Cambridge-based PhoreMost said it will use its next-generation phenotypic screening platform Siteseeker to identify novel targets for Otsuka’s therapeutics discovery programmes.

Novel targets identified will be further validated and characterised by Otsuka as part of its internal development pipeline, with an initial focus on gene therapy applications of identified targets.

Siteseeker looks at different protein shapes to find functionally active peptides that can be targeted by new therapies.

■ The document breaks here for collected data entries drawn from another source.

$ cat src/rtl/bsc_pkg.sv
// Constants and types for the bit-test, call and clear execute block.
package bsc_pkg;
  // Word and field widths
  localparam int INSTR_W = 14;
  localparam int PC_W = 13;
  localparam int FADDR_W = 7;
  localparam int BIT_W = 3;
  localparam int LIT_W = 11;
  localparam int DATA_W = 8;
  // Field positions inside an instruction word
  localparam int FADDR_LSB = 0;
  localparam int BIT_LSB = 7;
  localparam int LIT_LSB = 0;
  // Opcode fields and the patterns that select each instruction
  localparam int SKIP_OP_LSB = 10;
  localparam logic [3:0] SKIP_OP = 4'h7;
  localparam int CALL_OP_LSB = 11;
  localparam logic [2:0] CALL_OP = 3'h4;
  localparam int CLR_OP_LSB = 7;
  localparam logic [6:0] CLR_OP = 7'h03;
  // Latch bits that feed the top of the program counter
  localparam int LATCH_W = 8;
  localparam int LATCH_HI_LSB = 3;
  // Value written by the clear, reset value of the stack-top and call-target outputs and the return-address step
  localparam logic [DATA_W-1:0] CLEAR_VALUE = 8'h00;
  localparam logic [PC_W-1:0] PC_RESET = 13'h0000;
  localparam logic [PC_W-1:0] PC_STEP = 13'h0001;
  // Execute states: the second two only fill a discarded fetch slot
  typedef enum logic [1:0] {
    ST_EXEC,
    ST_SKIP_NOP,
    ST_CALL_SLOT
  } bsc_state_type;
endpackage : bsc_pkg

The technology looks at the entire proteome – all of the proteins expressed – in a live cell environment looking for druggable targets for a chosen disease.

Financial details of the agreement were not disclosed.

Dr Chris Torrance, CEO of PhoreMost, said: “This collaboration with Otsuka is further recognition of the power of the Siteseeker approach to drive the identification of novel, druggable targets.

“We are particularly excited to be exploring not only small molecule therapeutics but also gene therapy applications of our platform.”

PhoreMost was one of two UK-based companies to receive funding from the government-backed agency Innovate UK to receive funding for small molecule research.

The £1 million funding was announced in 2018, and supported PhoreMost and the immune-oncology firm NeoPhore.

The companies won the funding as part of a competition organised by Innovate UK and funded by the UK’s Biomedical Catalyst.

PhoreMost is also working with India’s Centre for Chemical Biology and Therapeutics, part of the Institute for Stem Cell Science and Regenerative Medicine (inStem).

The project began in July last year and, with funding from the Indian government, aims to create chemical tools that modulate novel classes of drug targets.

InStem is researching the genetic mechanisms of potency, differentiation and proliferation in human pluripotent cells.

It aims to examine diseases that can potentially be treated by stem cells.